Araştırmadan çıkan kimi başlıklar şöyle;
- Küresel şirketlerin yüzde 49’unda; mahallî şirketlerin ise yüzde 22’sinde, son iki yıl içerisinde en az bir suistimal hadisesi yaşandı. Buna karşılık lokal şirketlerin yüzde 78’inde son iki yıl içinde rastgele bir suistimal tespit edilmedi.
- Suistimal hadisesi ile karşılaşan şirketlerin çalışan sayılarına bakıldığında, şirketlerdeki çalışan sayısı arttıkça suistimaller ile karşılaşılma mümkünlüğünün arttığı görüldü. 10 bin ve üzeri çalışana sahip şirketlerin yüzde 52’si son iki yılda en az bir suistimal olayı ile karşılaştı. Yani kompleks tertip yapısına sahip, yüksek sayıda çalışan istihdam eden şirketlerin, mesleksel suistimalleri önlemesi, gerçekleşmiş olanları ise tespit etmesi zorlaşıyor.
En fazla olay bu bölümlerde
- Anket iştirakçilerinin verdiği yanıtlara nazaran son iki yılda Türkiye’de en çok suistimal görülen bölümler sırasıyla üretim, satış/pazarlama ve nakliyat olarak öne çıktı.
Yüzde 92’si erkek
- 2016’da yapılan araştırmada suistimalcilerin yüzde 79’u erkek, yüzde 17’si bayan çıkmıştı. 2020 Türkiye anketine nazaran ise erkek sayısı yüzde 92, bayan sayısı yüzde 8 olarak belirlendi.
- Suistimalcilerin yüzde 66’sının 36 – 55 yaş ortası, yüzde 23’ünün 26-35 ortası, yüzde 6’sının 18 – 25 ortası ve yüzde 4’ünün 55 yaş üzeri bireylerden oluştuğu ortaya çıktı. 26 – 35 yaş ortasındaki suistimalcilerdeki artış dikkat çekti.
- Suistimalcilerin yüzde 49’unun yetki sahibi olmayan çalışanlar olduğu anlaşıldı. 2016 raporu ile bir kıyaslandığında yönetici olmayan çalışanın gerçekleştirdiği suistimal hadiselerinde artış görülüyor. Bu oran 2016’da yüzde 20 iken 2020’de yüzde 49’a yükseldi.
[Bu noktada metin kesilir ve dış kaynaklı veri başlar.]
From an optimization exercise on the open Yosys and OpenROAD flow, aimed at small area, a short achievable clock period and few clock cycles per item; shortcuts taken in it are not production practice.
Function was checked by simulation only, so behaviour that the tests miss may differ from the original.

==> run a: inputs <==
==> flow/design.v (excerpt) <==
module jacobi_polynomial_eval (
	input logic clk,
	input logic arst_n,
	input logic cfg_we,
	input logic [1:0] cfg_addr,
	input logic [31:0] cfg_data,
	input logic s_tvalid,
	output logic s_tready,
	input logic [31:0] s_tdata,
	output logic m_tvalid,
	input logic m_tready,
	output logic [55:0] m_tdata
);
==> flow/config.mk <==
export PLATFORM = sky130hd
export DESIGN_NAME = jacobi_polynomial_eval
export DESIGN_NICKNAME = jacobi_polynomial_eval
export VERILOG_FILES = /design/flow/design.v
export SDC_FILE = /design/flow/constraint.sdc
export NUM_CORES = 4
export LEC_CHECK = 0
export CAP_MARGIN = 40
export CORE_MARGIN = 2
export CORE_UTILIZATION = 40
export SLEW_MARGIN = 40
==> flow/constraint.sdc <==
create_clock -name core_clock -period 20.0 [get_ports {clk}]
set_input_delay 4.0000 -clock core_clock [delete_from_list [all_inputs] [get_ports {clk}]]
set_output_delay 4.0000 -clock core_clock [all_outputs]
set_load 0.01 [all_outputs]
standard.sh (not shown) runs the stock make flow with config.mk's settings and CLKGATE_MAP_FILE= SYNTH_SCRIPT=/design/flow/synth_recipe.tcl, a recipe that flattens the netlist after the stock synthesis.
==> flow/flow/run.sh <==
#!/bin/bash
set -euo pipefail
bash standard.sh SETUP_SLACK_MARGIN=11 finish > flow_standard.log 2>&1
==> inputs of run b, as changes to run a <==
--- a/flow/design.v
+++ b/flow/design.v
@@ -23,20 +23,20 @@
 			logic [57:0] mg;
 			one = bx[2*i+1] ^ bx[2*i];
 			two = (bx[2*i+2] & ~bx[2*i+1] & ~bx[2*i]) | (~bx[2*i+2] & bx[2*i+1] & bx[2*i]);
 			neg = bx[2*i+2];
 			mg = one ? {1'b0, a} : (two ? {a, 1'b0} : 58'd0);
 			row[i] = 90'({~neg, mg ^ {58{neg}}}) << (2 * i);
 			negv[2*i] = neg;
 		end
-		row[16] = 90'(bx[32] ? a : 57'd0) << 32;
+		row[16] = (90'(bx[32] ? a : 57'd0) << 32) | negv;
 	end
 	always_comb begin
-		p = KFIX + 90'(c) + negv;
+		p = KFIX + 90'(c);
 		for (int i = 0; i < 17; i++)
 			p = p + row[i];
 	end
 endmodule
 module jpe_div_cell (
 	input logic [51:0] den,
 	input logic [53:0] den3,
 	input logic [1:0] nb,
@@ -90,17 +90,16 @@
 	logic [6:0] p_q, p_d;
 	logic [51:0] rem_q, den_q;
 	logic [53:0] den3_q;
 	logic [63:0] nq_q;
 	logic fin;
 	logic sk64, sk48, sk32, sk16;
 	logic [51:0] rem_c [3];
 	logic [1:0] q0, q1;
-	logic [64:0] qr;
 	logic [51:0] dn;
 	logic [63:0] n64;
 	assign dn = ld ? d_m : den_q;
 	assign n64 = {1'b0, n_m};
 	always_comb begin
 		sk64 = (n64[63:52] == '0) && (n64[51:0] < dn);
 		sk48 = ({4'd0, n64[63:16]} < dn);
 		sk32 = ({20'd0, n64[63:32]} < dn);
@@ -113,25 +112,26 @@
 	);
 	jpe_div_cell u_c1 (
 		.den(den_q), .den3(den3_q), .nb(nq_q[61:60] & {2{pn_q}}),
 		.rem_in(rem_c[1]), .rem_out(rem_c[2]), .q(q1)
 	);
 	assign fin = zero_q | big_q | (p_q == 7'd96);
 	assign busy = busy_q;
 	assign done = busy_q & fin;
+	logic rup;
 	always_comb begin
-		qr = {1'b0, nq_q} + 65'({rem_q, 1'b0} >= {1'b0, den_q});
-		q_sat = zero_q | big_q | qr[64] | qr[63];
+		rup = ({rem_q, 1'b0} >= {1'b0, den_q});
+		q_sat = zero_q | big_q | nq_q[63] | ((&nq_q[62:0]) & rup);
 		if (zero_q)
 			q_m = '0;
 		else if (q_sat)
 			q_m = '1;
 		else
-			q_m = qr[62:0];
+			q_m = nq_q[62:0] + 63'(rup);
 		q_s = neg_q;
 	end
 	always_ff @(posedge clk or negedge arst_n) begin
 		if (!arst_n)
 			busy_q <= 1'b0;
 		else if (start)
 			busy_q <= 1'b1;
 		else if (ack)
@@ -632,20 +632,17 @@
 		if (state_q == S_DEN) begin
 			den_m <= r_m[51:0];
 			den_s <= r_s;
 		end
 		if (state_q == S_M5) begin
 			g0_m <= r_m[51:0];
 			g0_s <= r_s;
 		end
-		case (state_q)
-			S_P2AA, S_P2BA, S_P1AA, S_P1BA, S_FNAA, S_FNBA: acc_q <= mp[89:32];
-			default: ;
-		endcase
+		acc_q <= mp[89:32];
 		if (state_q == S_IDLE)
 			sata_q <= 1'b0;
 		else if ((state_q == S_P2AB || state_q == S_P1AB || state_q == S_FNAB) && r_sat)
 			sata_q <= 1'b1;
 		else if (state_q == S_M3B && z_sat)
 			sata_q <= 1'b1;
 		else if (acka && dv_sat)
 			sata_q <= 1'b1;
==> flow/run.sh (new file) <==
#!/bin/bash
# synth_recipe.tcl (not shown) runs the flow's synth.tcl, then flattens the netlist and writes it again
# the make line also repeats each setting of config.mk as NAME=value (left out here)
make -C /OpenROAD-flow-scripts/flow DESIGN_CONFIG=/design/flow/config.mk WORK_HOME=/design/flow/orfs CLKGATE_MAP_FILE= SYNTH_SCRIPT=/design/flow/synth_recipe.tcl finish
removed: flow/flow/run.sh
removed: flow/standard.sh
==> notes <==
In run a the first-iteration DRC count is larger than in run b, by 7.1%. Between run a and run b, the lower non-clock buffer count is in run b (gap 847). Of run a and run b, run a has the higher maximum frequency (gap 24%, measured against run b). Of run b and run a, run a has the higher synthesized cell count (gap 1.9%, measured against run a). Run a completed without violations. Run b completed with no timing, DRC or antenna violations. In run b the final cell count is lower than in run a, by about 5%.
What follows belongs to an exercise in optimizing a design on an open flow for a short achievable clock period and few clock cycles; a production flow would make more cautious choices.
Function was checked by simulation only, so behaviour that the tests miss may differ from the original.
Power figures rest on the tool's default switching activity, not on a simulated workload.

==> flow/design.v <==
package proc_pkg;
    typedef logic [32-1:0] word_t;
    typedef logic [5-1:0] reg_idx_t;
    typedef logic [5-1:0] opcode_t;    
    typedef logic [5-1:0] alu_op_t;
    typedef logic [5-1:0] shamt_t;      
endpackage
What follows belongs to an exercise in optimizing a design on an open flow for small area; a production flow would make more cautious choices. In this exercise RTL edits were held to simulation tests only and were not proved equivalent to the original.

==> willow <==
==> flow/design.v <==
module pixel_frame_loader #(
  parameter int NUM_PIXELS = 208,
  parameter int PIX_W      = 8,
  parameter int ERR_W      = 8
) (
  input  logic                        clk,
  input  logic                        rst,
  input  logic [PIX_W-1:0]            pix_data,
  input  logic                        pix_valid,
  input  logic                        pix_sof,
  output logic                        pix_ready,
  output logic                        nn_start,
  input  logic                        nn_done,
  output logic [NUM_PIXELS*PIX_W-1:0] frame_pixels,
  output logic                        busy,
  output logic                        sync_err,
  output logic [ERR_W-1:0]            err_count
);
  localparam int IDX_W = $clog2(NUM_PIXELS);
  localparam logic [IDX_W-1:0] LAST = IDX_W'(NUM_PIXELS - 1);
  typedef enum logic [1:0] {
    L_IDLE,
    L_RUN,
    L_DRAIN
  } l_state_t;
  l_state_t         state, state_nxt;
  logic             show_full;    
  logic             fill_full;    
  logic [IDX_W-1:0] wr_idx;
  logic             xfer, we, fill, err, rel, copy;
  logic [NUM_PIXELS*PIX_W-1:0] fill_q;
  logic [NUM_PIXELS*PIX_W-1:0] show_q;
  assign pix_ready = rst & ~(show_full & fill_full);
  assign xfer      = pix_valid & pix_ready;
  assign err       = xfer & (pix_sof ? (wr_idx != '0) : (wr_idx == '0));
  assign we        = xfer & (pix_sof | (wr_idx != '0));
  assign fill      = xfer & ~pix_sof & (wr_idx == LAST);
  assign copy      = fill_full & ~show_full;
  assign nn_start  = (state == L_RUN);
  assign busy      = (state != L_IDLE);
  always_comb begin
    state_nxt = state;
    rel       = 1'b0;
    unique case (state)
      L_IDLE:
        if ((show_full | fill_full) && !nn_done)
          state_nxt = L_RUN;
      L_RUN:
        if (nn_done)
          state_nxt = L_DRAIN;
      L_DRAIN:
        if (!nn_done) begin
          state_nxt = L_IDLE;
          rel       = 1'b1;
        end
      default:
        state_nxt = L_IDLE;
    endcase
  end
  always_ff @(posedge clk) begin
    if (!rst) begin
      state     <= L_IDLE;
      show_full <= 1'b0;
      fill_full <= 1'b0;
    end else begin
      state <= state_nxt;
      if (copy)
        show_full <= 1'b1;
      else if (rel)
        show_full <= 1'b0;
      if (fill)
        fill_full <= 1'b1;
      else if (copy)
        fill_full <= 1'b0;
    end
  end
  always_ff @(posedge clk) begin
    if (!rst) begin
      wr_idx    <= '0;
      sync_err  <= 1'b0;
      err_count <= '0;
    end else begin
      sync_err <= err;
      if (err && (err_count != '1))
        err_count <= err_count + 1'b1;
      if (xfer) begin
        if (pix_sof)
          wr_idx <= IDX_W'(1);
        else if (fill)
          wr_idx <= '0;
        else if (wr_idx != '0)
          wr_idx <= wr_idx + 1'b1;
      end
    end
  end
  localparam int NB = NUM_PIXELS * PIX_W;
  always_ff @(posedge clk) begin
    fill_q <= ({NB{we}} & {pix_data, fill_q[NB-1:PIX_W]}) | ({NB{~we}} & fill_q);
    show_q <= ({NB{copy}} & fill_q) | ({NB{show_full}} & show_q);
  end
  assign frame_pixels = show_q;
endmodule
==> flow/flow/run.sh <==
#!/bin/bash
set -euo pipefail
export BUFFER_PORTS_ARGS="-buffer_cell sky130_fd_sc_hd__buf_1"
export CTS_ARGS="-sink_clustering_enable -repair_clock_nets -sink_clustering_size 16 -sink_clustering_max_diameter 60 -buf_list sky130_fd_sc_hd__clkbuf_8 -dont_use_dummy_load"
bash standard.sh "BUFFER_PORTS_ARGS=$BUFFER_PORTS_ARGS" "CTS_ARGS=$CTS_ARGS" finish > standard_flow.log 2>&1
==> flow/standard.sh <==
#!/bin/bash
# synth_recipe.tcl (not shown) runs the flow's synth.tcl, then flattens the netlist and writes it again
# the make line also repeats each setting of config.mk as NAME=value (left out here)
make -C /OpenROAD-flow-scripts/flow DESIGN_CONFIG=/design/flow/config.mk WORK_HOME=/design/flow/orfs CLKGATE_MAP_FILE= SYNTH_SCRIPT=/design/flow/synth_recipe.tcl "${@:-finish}"
==> flow/config.mk <==
export PLATFORM = sky130hd
export DESIGN_NAME = pixel_frame_loader
export DESIGN_NICKNAME = pixel_frame_loader
export VERILOG_FILES = /design/flow/design.v
export SDC_FILE = /design/flow/constraint.sdc
export NUM_CORES = 4
export LEC_CHECK = 0
export CAP_MARGIN = 20
export CORE_MARGIN = 2
export CORE_UTILIZATION = 40
export SLEW_MARGIN = 20
==> flow/constraint.sdc <==
create_clock -name core_clock -period 10.0 [get_ports {clk}]
set_input_delay 2.0000 -clock core_clock [delete_from_list [all_inputs] [get_ports {clk}]]
set_output_delay 2.0000 -clock core_clock [all_outputs]
set_load 0.01 [all_outputs]
==> tundra: changes against willow <==
--- a/flow/design.v
+++ b/flow/design.v
@@ -93,10 +93,13 @@
       end
     end
   end
-  localparam int NB = NUM_PIXELS * PIX_W;
   always_ff @(posedge clk) begin
-    fill_q <= ({NB{we}} & {pix_data, fill_q[NB-1:PIX_W]}) | ({NB{~we}} & fill_q);
-    show_q <= ({NB{copy}} & fill_q) | ({NB{show_full}} & show_q);
+    if (we)
+      fill_q <= {pix_data, fill_q[NUM_PIXELS*PIX_W-1:PIX_W]};
+  end
+  always_ff @(posedge clk) begin
+    if (copy)
+      show_q <= fill_q;
   end
   assign frame_pixels = show_q;
 endmodule
==> flow/flow/run.sh (replaced) <==
#!/bin/bash
set -euo pipefail
export BUFFER_PORTS_ARGS="-buffer_cell sky130_fd_sc_hd__buf_1"
bash standard.sh "BUFFER_PORTS_ARGS=-buffer_cell sky130_fd_sc_hd__buf_1" finish > standard_flow.log 2>&1
Settings changed: CORE_UTILIZATION 40 to 60, CTS_CLUSTER_DIAMETER from default to 60, CTS_CLUSTER_SIZE from default to 24.
==> notes <==
tundra failed in I/O pin placement (3_2_place_iop) with PPL-0024. willow finished with timing, DRC and antenna clean.
Against willow, the synthesized area of tundra is larger by 0.56%.
Against tundra, the synthesized cell count of willow is higher by 59%.

[separate check: timing with driven ports]
How much do the figures lean on ideal ports? The routed layout below was timed once more, with nothing changed but the port constraints.
Step 1: set_driving_cell puts a clkbuf_16 on clk and a buf_2 on each other input, an assumption about the parent block.
Step 2 times the ports against the registers' clock, not the clock port: input delays grow and output delays shrink by t, the midpoint of the rising clock arrivals with the driver on.
Slacks: no drivers / after step 1 / after step 2; pairs: no drivers / after step 1.
run: willow
t, ns: 1.057
setup slack, ns: 4.230 / 4.063 / 4.063
slew at the worst register clock pin (ns): 0.11 / 0.11
pins driven straight from the clock port: 1
After both steps willow still meets setup and hold. For willow, drivers alone change the setup slack by -0.167 ns; drivers and shift together by -0.167 ns.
- Türkiye’de en çok karşılaşılan suistimal tipi yüzde 49 ile ‘varlıkların berbata kullanılması’ ve ‘zimmet ya da şahsi menfaat’ olarak öne çıkıyor. Üçüncü sırada yüzde 43’lük oranla satın alma suistimalleri ve yüzde 31 ile çıkar çatışmaları yer alıyor. En maliyetli mesleksel dolandırıcılık çeşidi olan mali tablo suistimali ise yüzde 7,84 ile en az karşılaşılan kategoriyi oluşturuyor.
- Suistimallerin meydana gelmesindeki en önemli faktörün zayıf iç denetimler olduğu görülüyor. Bunu yüzde 20 ile “etkin olmayan gözetimler” ve “sınırsız yetkiler” izliyor. Suistimalcilerin yüzde 8’inin ise âlâ denetimlere karşın, planladıkları suistimalleri gerçekleştirdiği görülüyor.
Suistimalin ömrü kaç yıl
- Ankete verilen karşılıklara nazaran Türkiye’de tespit edilen suistimal teşebbüslerinin tamamının 10 yılın altında sürdürüldüğü; bunların büyük bir çoğunluğunun 1 yıldan az; kıymetli bir kısmının ise 2 – 5 yıl ortasında sürdürüldüğü anlaşılıyor. Kayda kıymet orandaki suistimallerin ise tespit edildiği günden 6 – 10 yıl evvel gerçekleşmeye başladığı dikkat çekiyor.
- Suistimalcilerin yüzde 89’u mağdur şirket çalışanı, yüzde 6’sı eski çalışan, yüzde 4’ü şirket dışından bireyler.
Teknolojisiz de olur
- Suistimallerde teknolojinin oranıyla ilgili sayılar da oldukça enteresan. Teknoloji olmadan da suistimallerin gerçekleştirilebileceğini söyleyenlerin oranının yüzde 26’dan yüzde 49’a çıktığı anlaşılıyor. Buna paralel, suistimallerin teknoloji olmadan gerçekleştirilemeyeceğini söyleyenlerin oranının ise yüzde 16’dan yüzde 6’ya düştüğü dikkat çekiyor.
- Pek çok kişinin gözünde suistimalciler, hatası işlemek için yalnızca kendi ustalıklarına ve kurnazlıklarına güvenen yalnız kurt imajı sergilese de anket sonuçlarına nazaran, 2020 anketine nazaran hatalılar suistimali gerçekleştirirken büyük oranda başka şahıslardan yardım alıyor. Bu iş birliklerinin yüzde 19’unun yalnızca şirket içinden, yüzde 16’sının ise hem şirket içinden hem de şirket dışından sağlandığı görülüyor.
Arkadaş canlısı, yüksek egolu
- Suistimali gerçekleştiren şahısların daha yalnız, despot, katı çalışanlardan oluştuğu sanılıyor. Fakat işin aslı o denli değil… Suistimalcilerin karakteristik özelliklerine bakıldığında yüzde 47’sinin arkadaş canlısı, yüzde 40’ının ikna yeteneğine, yüzde 38’inin üstünlük hissine sahip, yüzde 36’sının hırslı, yüzde 33’ünün ise tek başına hareket etmeye yatkın ve yüzde 29’unun gösterişli ömür şeklinden hoşlanan şahıslar olduğu görülüyor.